##### Extracted data #####

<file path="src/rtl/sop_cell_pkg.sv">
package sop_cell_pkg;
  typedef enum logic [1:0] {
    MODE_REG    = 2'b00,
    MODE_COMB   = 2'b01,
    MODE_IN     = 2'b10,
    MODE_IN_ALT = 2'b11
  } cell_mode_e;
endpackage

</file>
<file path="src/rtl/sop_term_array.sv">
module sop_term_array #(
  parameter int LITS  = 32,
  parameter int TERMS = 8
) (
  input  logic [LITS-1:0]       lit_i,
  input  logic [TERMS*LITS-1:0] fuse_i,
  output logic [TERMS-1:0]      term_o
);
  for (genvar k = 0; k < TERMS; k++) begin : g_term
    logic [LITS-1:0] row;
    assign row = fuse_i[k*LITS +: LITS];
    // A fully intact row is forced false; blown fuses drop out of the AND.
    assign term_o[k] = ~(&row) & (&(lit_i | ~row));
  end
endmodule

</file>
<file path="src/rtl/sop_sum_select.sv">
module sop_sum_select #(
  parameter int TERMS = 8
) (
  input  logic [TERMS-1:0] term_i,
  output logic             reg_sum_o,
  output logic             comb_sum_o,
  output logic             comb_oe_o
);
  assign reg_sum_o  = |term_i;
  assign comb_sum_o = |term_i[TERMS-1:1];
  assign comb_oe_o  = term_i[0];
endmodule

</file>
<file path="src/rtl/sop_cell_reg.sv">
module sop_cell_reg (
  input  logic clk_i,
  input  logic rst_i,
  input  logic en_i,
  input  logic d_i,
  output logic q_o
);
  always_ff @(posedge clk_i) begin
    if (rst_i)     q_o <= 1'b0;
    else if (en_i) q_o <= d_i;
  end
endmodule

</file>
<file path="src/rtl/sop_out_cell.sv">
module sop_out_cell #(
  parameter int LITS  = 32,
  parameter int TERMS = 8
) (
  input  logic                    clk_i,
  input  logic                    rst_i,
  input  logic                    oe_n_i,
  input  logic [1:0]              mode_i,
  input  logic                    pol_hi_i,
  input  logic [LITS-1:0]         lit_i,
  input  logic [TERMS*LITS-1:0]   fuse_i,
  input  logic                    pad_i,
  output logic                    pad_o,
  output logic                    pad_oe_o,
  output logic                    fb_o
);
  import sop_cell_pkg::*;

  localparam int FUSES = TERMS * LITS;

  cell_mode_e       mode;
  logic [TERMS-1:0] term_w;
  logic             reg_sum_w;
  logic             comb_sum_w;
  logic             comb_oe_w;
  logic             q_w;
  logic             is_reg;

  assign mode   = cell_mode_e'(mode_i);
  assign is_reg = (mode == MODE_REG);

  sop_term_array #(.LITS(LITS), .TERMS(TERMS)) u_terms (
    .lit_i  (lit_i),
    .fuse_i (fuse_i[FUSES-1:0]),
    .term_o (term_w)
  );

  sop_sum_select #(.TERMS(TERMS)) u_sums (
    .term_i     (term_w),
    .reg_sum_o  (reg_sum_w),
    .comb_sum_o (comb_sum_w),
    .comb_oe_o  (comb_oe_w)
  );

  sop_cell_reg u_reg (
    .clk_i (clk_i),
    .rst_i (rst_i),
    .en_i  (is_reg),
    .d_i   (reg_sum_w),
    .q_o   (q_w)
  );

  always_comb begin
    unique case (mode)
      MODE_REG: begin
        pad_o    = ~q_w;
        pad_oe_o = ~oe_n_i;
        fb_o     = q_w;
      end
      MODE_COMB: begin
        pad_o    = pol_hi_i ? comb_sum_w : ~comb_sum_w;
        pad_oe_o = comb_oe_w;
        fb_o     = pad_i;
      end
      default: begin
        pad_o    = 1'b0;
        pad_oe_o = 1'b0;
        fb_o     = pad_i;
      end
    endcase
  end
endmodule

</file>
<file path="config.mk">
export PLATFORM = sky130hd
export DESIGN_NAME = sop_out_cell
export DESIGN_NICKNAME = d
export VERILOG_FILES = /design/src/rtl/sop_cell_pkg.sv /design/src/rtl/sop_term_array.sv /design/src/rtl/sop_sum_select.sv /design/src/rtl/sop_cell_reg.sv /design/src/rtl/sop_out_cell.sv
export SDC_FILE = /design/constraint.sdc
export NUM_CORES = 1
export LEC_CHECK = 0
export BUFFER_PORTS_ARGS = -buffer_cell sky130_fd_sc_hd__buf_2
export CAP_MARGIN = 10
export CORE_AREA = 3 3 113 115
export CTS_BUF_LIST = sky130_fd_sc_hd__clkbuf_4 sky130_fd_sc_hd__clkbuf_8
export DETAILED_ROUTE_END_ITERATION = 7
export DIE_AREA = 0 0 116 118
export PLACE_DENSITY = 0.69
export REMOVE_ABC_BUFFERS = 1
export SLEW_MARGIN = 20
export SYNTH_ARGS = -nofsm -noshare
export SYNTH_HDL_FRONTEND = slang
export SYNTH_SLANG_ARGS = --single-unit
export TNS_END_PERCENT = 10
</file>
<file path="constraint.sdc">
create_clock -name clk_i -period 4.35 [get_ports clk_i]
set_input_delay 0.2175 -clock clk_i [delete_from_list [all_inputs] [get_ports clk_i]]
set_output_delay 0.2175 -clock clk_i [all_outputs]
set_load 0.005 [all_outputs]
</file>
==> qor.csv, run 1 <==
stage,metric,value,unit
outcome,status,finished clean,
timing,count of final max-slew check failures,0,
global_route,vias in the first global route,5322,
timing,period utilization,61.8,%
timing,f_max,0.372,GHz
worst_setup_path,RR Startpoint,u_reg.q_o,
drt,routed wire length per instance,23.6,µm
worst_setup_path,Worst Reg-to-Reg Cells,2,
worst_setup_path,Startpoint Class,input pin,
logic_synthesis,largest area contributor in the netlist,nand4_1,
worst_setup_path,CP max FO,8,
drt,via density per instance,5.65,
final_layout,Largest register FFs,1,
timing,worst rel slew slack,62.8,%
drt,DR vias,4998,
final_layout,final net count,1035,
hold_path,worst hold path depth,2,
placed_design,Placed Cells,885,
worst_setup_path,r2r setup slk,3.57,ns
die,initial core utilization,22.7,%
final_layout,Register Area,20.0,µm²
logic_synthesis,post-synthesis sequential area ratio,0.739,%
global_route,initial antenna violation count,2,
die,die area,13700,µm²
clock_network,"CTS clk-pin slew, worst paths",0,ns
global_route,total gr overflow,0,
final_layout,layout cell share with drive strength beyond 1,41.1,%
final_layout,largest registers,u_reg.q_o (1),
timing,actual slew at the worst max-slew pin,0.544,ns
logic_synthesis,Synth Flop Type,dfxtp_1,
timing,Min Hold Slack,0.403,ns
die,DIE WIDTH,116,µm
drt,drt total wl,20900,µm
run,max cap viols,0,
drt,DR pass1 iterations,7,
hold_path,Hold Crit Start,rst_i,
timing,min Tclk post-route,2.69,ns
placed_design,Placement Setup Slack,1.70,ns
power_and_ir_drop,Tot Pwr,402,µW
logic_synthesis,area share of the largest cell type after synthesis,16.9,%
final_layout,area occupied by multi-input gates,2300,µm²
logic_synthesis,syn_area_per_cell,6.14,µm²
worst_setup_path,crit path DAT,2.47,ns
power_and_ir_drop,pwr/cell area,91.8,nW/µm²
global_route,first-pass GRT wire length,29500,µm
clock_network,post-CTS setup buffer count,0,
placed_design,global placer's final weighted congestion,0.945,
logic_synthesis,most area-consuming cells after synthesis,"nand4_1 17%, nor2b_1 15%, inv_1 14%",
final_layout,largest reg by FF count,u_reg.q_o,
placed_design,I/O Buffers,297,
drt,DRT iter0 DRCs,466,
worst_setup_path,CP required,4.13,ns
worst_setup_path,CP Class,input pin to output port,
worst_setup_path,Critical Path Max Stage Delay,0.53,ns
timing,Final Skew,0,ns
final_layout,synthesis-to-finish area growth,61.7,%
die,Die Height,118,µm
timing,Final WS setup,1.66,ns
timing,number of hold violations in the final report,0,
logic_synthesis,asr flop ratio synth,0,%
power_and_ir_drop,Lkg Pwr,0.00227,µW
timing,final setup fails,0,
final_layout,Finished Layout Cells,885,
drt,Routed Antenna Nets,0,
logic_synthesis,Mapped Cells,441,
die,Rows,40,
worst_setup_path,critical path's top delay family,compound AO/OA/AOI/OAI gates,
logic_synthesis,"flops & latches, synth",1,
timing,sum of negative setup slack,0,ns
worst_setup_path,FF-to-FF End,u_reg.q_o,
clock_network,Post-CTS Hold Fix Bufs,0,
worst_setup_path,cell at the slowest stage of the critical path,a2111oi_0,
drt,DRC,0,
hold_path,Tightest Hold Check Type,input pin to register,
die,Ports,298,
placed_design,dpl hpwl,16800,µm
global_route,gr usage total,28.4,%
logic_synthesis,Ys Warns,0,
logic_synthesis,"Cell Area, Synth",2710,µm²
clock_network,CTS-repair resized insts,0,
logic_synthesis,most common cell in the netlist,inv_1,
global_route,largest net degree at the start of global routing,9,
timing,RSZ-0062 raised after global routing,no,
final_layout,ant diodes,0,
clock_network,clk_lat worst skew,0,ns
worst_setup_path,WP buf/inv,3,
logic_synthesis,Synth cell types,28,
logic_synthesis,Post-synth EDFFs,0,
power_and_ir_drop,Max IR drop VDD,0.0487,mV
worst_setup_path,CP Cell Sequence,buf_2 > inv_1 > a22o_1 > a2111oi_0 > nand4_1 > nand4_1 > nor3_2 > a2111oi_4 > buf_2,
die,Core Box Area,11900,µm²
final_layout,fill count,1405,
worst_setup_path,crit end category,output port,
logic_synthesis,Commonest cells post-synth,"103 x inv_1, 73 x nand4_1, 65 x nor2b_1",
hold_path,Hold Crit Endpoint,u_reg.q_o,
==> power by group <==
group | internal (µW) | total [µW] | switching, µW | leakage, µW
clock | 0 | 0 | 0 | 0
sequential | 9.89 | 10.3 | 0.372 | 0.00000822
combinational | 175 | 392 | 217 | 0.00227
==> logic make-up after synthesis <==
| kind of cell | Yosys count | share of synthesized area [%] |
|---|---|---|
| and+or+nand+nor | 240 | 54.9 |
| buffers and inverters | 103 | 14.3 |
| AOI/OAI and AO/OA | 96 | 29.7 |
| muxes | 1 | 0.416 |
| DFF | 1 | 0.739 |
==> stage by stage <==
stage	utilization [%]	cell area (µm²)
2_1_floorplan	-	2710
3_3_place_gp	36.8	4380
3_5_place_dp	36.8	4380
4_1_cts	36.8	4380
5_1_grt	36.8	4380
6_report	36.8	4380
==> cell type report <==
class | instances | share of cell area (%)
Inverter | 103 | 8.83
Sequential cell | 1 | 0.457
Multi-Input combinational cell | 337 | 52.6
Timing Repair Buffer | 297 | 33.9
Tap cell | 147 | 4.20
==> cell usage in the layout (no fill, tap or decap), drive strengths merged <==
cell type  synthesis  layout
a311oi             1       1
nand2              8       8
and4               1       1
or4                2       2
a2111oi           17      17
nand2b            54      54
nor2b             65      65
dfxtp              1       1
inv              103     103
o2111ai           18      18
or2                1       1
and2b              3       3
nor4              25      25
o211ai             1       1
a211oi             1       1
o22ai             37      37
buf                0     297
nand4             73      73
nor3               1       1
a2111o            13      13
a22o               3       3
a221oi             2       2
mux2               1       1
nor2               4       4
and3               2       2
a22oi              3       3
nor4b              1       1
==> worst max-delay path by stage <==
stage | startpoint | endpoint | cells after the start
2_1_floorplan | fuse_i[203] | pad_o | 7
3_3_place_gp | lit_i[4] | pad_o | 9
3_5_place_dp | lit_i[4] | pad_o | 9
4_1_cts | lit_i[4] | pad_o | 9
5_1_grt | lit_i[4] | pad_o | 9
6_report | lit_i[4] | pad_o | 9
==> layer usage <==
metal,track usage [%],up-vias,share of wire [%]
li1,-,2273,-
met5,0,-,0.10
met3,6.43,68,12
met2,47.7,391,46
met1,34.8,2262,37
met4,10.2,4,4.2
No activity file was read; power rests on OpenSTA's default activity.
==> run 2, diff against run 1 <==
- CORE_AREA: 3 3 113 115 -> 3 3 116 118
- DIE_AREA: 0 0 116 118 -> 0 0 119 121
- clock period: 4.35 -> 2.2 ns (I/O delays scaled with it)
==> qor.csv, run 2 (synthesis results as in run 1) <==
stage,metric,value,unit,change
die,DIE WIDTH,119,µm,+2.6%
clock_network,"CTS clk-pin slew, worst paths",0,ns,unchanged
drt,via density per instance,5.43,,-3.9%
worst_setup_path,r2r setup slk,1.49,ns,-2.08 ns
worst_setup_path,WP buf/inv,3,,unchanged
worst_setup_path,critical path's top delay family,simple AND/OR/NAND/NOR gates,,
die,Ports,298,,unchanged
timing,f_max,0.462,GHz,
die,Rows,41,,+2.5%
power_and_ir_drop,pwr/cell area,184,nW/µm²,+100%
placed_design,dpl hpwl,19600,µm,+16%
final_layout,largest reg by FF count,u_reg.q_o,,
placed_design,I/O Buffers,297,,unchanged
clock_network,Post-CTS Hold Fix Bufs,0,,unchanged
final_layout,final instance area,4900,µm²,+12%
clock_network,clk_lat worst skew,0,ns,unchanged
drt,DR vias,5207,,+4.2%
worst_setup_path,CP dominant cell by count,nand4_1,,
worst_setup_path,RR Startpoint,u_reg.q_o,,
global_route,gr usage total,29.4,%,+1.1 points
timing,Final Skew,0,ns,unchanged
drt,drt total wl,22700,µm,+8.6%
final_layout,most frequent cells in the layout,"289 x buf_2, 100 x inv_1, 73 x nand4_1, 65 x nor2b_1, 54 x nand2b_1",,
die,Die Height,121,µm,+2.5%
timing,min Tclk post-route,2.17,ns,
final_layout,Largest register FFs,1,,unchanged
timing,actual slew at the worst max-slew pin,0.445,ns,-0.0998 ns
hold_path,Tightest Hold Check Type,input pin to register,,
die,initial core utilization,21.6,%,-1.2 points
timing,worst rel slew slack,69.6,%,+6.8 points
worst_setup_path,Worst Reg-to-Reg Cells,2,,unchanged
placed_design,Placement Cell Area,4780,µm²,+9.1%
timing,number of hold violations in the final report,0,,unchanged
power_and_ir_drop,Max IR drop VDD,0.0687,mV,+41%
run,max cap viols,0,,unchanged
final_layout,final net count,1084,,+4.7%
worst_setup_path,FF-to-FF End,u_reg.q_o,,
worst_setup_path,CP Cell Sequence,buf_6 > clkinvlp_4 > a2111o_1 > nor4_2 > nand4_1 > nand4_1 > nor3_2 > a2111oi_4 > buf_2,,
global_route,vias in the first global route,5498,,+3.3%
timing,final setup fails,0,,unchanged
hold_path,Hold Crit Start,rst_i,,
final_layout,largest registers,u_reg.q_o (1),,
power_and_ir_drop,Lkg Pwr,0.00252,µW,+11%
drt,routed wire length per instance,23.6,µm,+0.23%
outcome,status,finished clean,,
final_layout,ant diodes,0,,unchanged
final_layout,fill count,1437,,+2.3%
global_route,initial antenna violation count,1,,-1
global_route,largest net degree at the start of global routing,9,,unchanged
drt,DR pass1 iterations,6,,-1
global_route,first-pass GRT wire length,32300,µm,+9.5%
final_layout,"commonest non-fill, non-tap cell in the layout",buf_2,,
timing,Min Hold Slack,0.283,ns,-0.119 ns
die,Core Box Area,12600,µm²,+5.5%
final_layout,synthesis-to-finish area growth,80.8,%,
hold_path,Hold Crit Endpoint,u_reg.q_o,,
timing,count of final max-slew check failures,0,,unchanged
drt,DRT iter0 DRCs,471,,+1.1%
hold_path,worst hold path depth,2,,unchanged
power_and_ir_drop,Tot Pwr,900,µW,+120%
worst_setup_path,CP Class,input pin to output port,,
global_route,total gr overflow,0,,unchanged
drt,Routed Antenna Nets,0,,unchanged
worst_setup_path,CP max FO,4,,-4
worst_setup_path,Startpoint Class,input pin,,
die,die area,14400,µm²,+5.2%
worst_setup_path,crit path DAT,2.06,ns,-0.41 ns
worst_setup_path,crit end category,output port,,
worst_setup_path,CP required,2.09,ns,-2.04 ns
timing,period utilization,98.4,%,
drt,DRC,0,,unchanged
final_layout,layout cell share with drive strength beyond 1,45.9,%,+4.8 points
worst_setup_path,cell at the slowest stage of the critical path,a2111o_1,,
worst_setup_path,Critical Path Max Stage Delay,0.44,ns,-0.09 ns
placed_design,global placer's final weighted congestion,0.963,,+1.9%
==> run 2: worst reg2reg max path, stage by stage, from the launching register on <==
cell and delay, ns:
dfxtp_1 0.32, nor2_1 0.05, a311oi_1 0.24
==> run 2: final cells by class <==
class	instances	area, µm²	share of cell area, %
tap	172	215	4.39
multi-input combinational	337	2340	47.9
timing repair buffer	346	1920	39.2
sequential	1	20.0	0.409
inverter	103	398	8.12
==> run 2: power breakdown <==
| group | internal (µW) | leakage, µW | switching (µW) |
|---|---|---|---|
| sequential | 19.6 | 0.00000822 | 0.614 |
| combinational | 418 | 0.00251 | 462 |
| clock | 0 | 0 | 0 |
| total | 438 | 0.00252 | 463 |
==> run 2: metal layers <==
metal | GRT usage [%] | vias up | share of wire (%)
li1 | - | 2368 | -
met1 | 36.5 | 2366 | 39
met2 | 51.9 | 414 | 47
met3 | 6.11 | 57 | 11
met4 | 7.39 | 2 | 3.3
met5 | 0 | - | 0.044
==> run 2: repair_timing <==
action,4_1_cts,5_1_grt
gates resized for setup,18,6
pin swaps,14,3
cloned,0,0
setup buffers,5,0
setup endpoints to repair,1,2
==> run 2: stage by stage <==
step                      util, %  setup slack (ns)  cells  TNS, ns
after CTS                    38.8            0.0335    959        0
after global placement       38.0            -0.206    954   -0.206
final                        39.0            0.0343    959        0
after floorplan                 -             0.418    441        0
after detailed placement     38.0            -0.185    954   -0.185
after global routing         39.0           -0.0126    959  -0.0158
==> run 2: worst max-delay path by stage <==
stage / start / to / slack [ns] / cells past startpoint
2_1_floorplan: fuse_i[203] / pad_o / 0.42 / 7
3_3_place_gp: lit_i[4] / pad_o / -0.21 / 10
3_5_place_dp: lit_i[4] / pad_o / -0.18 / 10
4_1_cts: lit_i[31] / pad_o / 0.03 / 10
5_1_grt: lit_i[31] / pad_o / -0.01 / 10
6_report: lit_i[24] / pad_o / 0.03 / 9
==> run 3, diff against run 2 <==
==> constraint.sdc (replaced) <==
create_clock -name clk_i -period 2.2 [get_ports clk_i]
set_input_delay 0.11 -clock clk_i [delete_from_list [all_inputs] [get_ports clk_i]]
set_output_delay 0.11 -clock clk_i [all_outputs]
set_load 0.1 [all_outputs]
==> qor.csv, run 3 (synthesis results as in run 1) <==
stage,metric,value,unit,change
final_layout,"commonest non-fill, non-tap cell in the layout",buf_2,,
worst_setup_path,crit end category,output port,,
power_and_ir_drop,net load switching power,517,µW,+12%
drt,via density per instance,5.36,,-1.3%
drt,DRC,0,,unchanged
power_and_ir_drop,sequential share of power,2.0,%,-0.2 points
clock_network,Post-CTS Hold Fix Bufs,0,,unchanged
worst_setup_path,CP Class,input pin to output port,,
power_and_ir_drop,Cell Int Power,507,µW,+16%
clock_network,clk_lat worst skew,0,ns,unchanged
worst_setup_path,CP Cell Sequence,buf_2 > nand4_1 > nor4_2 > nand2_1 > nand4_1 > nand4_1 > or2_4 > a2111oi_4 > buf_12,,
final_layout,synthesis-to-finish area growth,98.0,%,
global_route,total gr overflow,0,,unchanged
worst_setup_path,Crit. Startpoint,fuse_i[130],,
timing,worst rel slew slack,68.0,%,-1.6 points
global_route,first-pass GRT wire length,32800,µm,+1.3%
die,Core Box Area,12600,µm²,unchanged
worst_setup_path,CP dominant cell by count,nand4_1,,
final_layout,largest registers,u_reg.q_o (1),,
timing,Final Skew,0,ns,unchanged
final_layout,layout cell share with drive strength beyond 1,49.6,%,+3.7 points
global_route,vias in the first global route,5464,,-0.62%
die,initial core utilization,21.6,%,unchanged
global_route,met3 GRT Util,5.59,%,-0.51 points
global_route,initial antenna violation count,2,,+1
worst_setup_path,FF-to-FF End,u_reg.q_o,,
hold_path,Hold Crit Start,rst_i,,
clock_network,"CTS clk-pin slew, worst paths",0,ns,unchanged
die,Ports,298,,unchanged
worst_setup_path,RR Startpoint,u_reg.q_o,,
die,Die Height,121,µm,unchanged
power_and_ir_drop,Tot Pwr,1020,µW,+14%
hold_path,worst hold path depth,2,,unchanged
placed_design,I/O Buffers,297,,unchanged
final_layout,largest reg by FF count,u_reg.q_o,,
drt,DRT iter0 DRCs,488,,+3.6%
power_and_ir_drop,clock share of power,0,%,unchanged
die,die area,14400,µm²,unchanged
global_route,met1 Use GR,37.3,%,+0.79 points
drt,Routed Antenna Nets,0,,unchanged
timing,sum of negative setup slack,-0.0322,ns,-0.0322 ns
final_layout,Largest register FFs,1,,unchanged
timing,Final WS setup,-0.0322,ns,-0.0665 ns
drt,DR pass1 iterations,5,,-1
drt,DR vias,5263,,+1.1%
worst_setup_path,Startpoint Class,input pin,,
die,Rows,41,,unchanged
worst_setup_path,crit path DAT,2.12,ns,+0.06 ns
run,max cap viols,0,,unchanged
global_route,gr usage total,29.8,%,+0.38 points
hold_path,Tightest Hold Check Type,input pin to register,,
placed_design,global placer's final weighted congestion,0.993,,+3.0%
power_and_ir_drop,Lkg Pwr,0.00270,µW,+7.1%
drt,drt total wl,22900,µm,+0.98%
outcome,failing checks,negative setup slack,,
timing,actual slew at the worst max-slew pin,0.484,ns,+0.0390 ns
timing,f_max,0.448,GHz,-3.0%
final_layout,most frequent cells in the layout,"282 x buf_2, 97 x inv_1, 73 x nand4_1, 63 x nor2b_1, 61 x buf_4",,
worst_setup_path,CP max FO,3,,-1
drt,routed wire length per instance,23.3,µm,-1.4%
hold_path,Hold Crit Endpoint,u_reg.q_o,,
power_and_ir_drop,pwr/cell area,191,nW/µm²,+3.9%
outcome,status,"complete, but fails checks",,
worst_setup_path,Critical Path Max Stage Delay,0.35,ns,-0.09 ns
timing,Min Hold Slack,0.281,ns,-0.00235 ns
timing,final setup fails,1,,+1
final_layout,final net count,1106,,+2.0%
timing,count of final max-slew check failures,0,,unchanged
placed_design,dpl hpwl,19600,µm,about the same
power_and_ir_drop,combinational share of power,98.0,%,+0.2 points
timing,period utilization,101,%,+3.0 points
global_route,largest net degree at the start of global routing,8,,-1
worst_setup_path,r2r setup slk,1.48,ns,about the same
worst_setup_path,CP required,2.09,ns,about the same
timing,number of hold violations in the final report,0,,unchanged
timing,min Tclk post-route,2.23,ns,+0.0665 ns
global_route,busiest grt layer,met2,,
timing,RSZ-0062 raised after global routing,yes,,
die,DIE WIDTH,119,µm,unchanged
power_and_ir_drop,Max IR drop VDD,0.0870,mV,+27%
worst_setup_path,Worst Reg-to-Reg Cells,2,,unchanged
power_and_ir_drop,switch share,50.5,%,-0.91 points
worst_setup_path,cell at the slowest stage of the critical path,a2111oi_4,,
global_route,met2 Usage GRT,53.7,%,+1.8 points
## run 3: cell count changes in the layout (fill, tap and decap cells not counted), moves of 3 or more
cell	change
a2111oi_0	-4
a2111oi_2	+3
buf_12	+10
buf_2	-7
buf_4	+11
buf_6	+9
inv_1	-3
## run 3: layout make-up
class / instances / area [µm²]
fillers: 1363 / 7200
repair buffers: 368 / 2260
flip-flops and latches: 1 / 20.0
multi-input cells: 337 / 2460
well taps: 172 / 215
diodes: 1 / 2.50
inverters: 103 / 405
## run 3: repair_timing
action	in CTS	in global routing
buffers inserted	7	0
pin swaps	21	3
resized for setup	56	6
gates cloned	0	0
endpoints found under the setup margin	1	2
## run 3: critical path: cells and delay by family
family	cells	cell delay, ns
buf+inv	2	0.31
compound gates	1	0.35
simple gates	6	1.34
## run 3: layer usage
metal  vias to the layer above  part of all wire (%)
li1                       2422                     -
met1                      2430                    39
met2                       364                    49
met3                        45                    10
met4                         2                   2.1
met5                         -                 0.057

#####

» **Work item**: Look over the entries above. Copy every line that contains the word "slowest".

» **Solution below**:
worst_setup_path,cell at the slowest stage of the critical path,a2111oi_0,
worst_setup_path,cell at the slowest stage of the critical path,a2111o_1,,
worst_setup_path,cell at the slowest stage of the critical path,a2111oi_4,,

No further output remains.